I actually do not favor the part of sample swapping then that would be really a slack at the part of the person making the libraries and then tagging stuffs to be run in sequencer but then the tumor samples might be heterogenous which might have high stromal contamination and that might as a matter of fact interfere with the variant calling downstream , in that case it is worth to do some sort of testing before the variant calling is done to put a fraction of such purity estimation in tools like mutect2 and varscan2

Can you specify if you are worried about swaps of normal/tumor for same individual or across samples? Hopefully first.
Ideally you would have independent data (e.g. genotype array) that you can use as a reference for comparison.

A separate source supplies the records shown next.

<file path="config.mk">
export PLATFORM = sky130hd
export DESIGN_NAME = multiword_subtract_sequencer
export DESIGN_NICKNAME = d
export VERILOG_FILES = /design/src/rtl/subtractor_pkg.sv /design/src/rtl/multiword_subtract_sequencer.sv
export SDC_FILE = /design/constraint.sdc
export NUM_CORES = 1
export LEC_CHECK = 0
export BUFFER_PORTS_ARGS = -buffer_cell sky130_fd_sc_hd__buf_2
export CORE_ASPECT_RATIO = 0.7
export CORE_MARGIN = 2
export CORE_UTILIZATION = 32
export CTS_BUF_LIST = sky130_fd_sc_hd__clkbuf_8 sky130_fd_sc_hd__clkbuf_16
export CTS_CLUSTER_DIAMETER = 30
export DETAILED_ROUTE_END_ITERATION = 16
export PLACE_DENSITY = 0.78
export SLEW_MARGIN = 20
export SYNTH_ARGS = -nofsm -noshare
export SYNTH_HDL_FRONTEND = slang
export SYNTH_SLANG_ARGS = --single-unit
</file>
<file path="constraint.sdc">
create_clock -name clk -period 1.2 [get_ports clk]
set_input_delay 0.18 -clock clk [delete_from_list [all_inputs] [get_ports clk]]
set_output_delay 0.18 -clock clk [all_outputs]
set_load 0.01 [all_outputs]
</file>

To be frank I was not concerned about the sample swapping , that could be revealed I believe during the preparation of the library and then charging samples in the sequencer, so during that process each samples are tagged with some barcodes and that back tracking could actually lead to the understanding. However I was more concerned if your tumor is impure or not which while downstream might lead to false positive variants or even false-negatives. So I was mentioning the above. There is a nice article from broad which does at the level of automation some check in order to reduce the effect or nullify the sample swapping. Take a look at here.

The idea of purity is entirely a different thing. It means while your cells were being sorted and then prepared the picking might have lot of normal cells from adjacent tissues which might not entire give us a homogenous tumor culture and thus the stuff sent for sequencing might end up having a lot of stromal cell contamination along with tumor cells , which will be impacting the variant calls later.